Two police officers, Welch and Pudney, enter the house and ask to speak to Charley. Ken fields the questions, demanding to know what the police are responding to while the others offer their own unconvincing explanations. Officer Welch eventually reveals that he is investigating Lenny's car accident, as the car that struck his was a stolen Porsche that Myra had bought Charley as an anniversary gift. Ken convinces the officers to give the guests a minute alone by invoking attorney-client privilege, then tells the group that someone now has to impersonate Lenny. The wives draw lots for their husbands, and Ken is assigned the role, to his chagrin. The police reenter, but before Welch can interrogate Ken as Lenny, Pudney receives a notice that the stolen Porsche has been located and the thief arrested. The officers call off the investigation, but as they leave, Glenn accidentally mentions the gunshots. Pudney then receives a second notice that two gunshots were reported from within the Brocks' house.

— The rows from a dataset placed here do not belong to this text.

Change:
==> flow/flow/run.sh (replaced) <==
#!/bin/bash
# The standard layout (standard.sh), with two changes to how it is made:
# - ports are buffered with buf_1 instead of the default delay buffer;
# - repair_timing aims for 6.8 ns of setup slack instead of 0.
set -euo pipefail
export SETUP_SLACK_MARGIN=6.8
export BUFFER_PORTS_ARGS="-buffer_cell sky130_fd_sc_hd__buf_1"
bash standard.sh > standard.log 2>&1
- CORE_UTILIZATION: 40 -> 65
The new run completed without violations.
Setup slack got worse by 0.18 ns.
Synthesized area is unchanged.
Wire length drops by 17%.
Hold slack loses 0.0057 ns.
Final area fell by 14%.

Welch orders that Cassie be brought inside, then notices the blood on Ken and Glenn's shirts. He furiously informs the guests that he does not believe anything he has heard so far, and demands to see Charley, suspecting that he has been murdered. Out of excuses, the men agree to ask "Charley" to come down and explain everything. Lenny, disguised as Charley with a bandaged ear, exits Charley's room and frenetically improvises a long and rambling explanation for the night's events: Charley shot his ear in a frightened confrontation with one of their cooks, then accidentally locked an unconscious Myra in the basement before passing out from a dose of Valium. Welch accepts the story, partly out of exasperation, and the officers leave the house. The guests are elated and toast to Lenny, while the Coopers reconcile over Lenny's romanticized version of the Brocks' marriage. Charley calls again and asks the guests to come see him so he can explain everything, but as they walk upstairs to his bedroom, there is a knock on the basement door. Myra demands to be let out, and the guests stare at Lenny in shock.

==Background==
In an interview, Simon said: " 'I was going through some difficult times...I wanted to work, because work is always a cathartic process for me, and I thought it would be really good just to get into a comedy.' "

He noted that "This is completely different for me...It's unlike anything I've ever written. It's my first farce." In describing the play, he said "The play started with the idea of doing a farce...The next thing was to do it as an elegant farce, because the farces in Moliere's days were generally about wealthy people. These aren't extremely wealthy people, but they are well-to-do. So I decided to dress them in evening clothes. There was something about having them dressed in evening clothes that I thought was a nice counterpoint to the chaos that was happening in the play. And so I picked a reason for them to be dressed elegantly, and it was a 10th anniversary."

==Production history==
Rumors premiered at the Old Globe Theatre (San Diego, California) on September 22, 1988.

Rumors opened on Broadway at the Broadhurst Theatre on November 17, 1988 and transferred to the Ethel Barrymore Theatre where it closed after 535 performances and eight previews. Directed by Gene Saks, the original cast included Mark Nelson, Lisa Banes, Christine Baranski, Andre Gregory, Ken Howard, Ron Leibman, Joyce Van Patten, and Jessica Walter. The scenery was by Tony Straiges, costumes by Joseph G. Aulisi, and lighting by Tharon Musser. The song "La Bamba" was required to be used in the play.

Veronica Hamel, Dick Latessa, Larry Linville, and Alice Playten were among the cast replacements throughout the run.

Baranski won the Tony Award for Best Performance by a Featured Actress in a Play, Joseph G. Aulisi was nominated for the Drama Desk Award for Outstanding Costume Design.

A reading was held in September 2013, directed by Kathleen Marshall and starring Martin Short, Matthew Broderick, Andrea Martin and Julie White, with the possibility of a Broadway production. In March 2016, Independent Theatre Pakistan mounted a production in Lahore, Pakistan.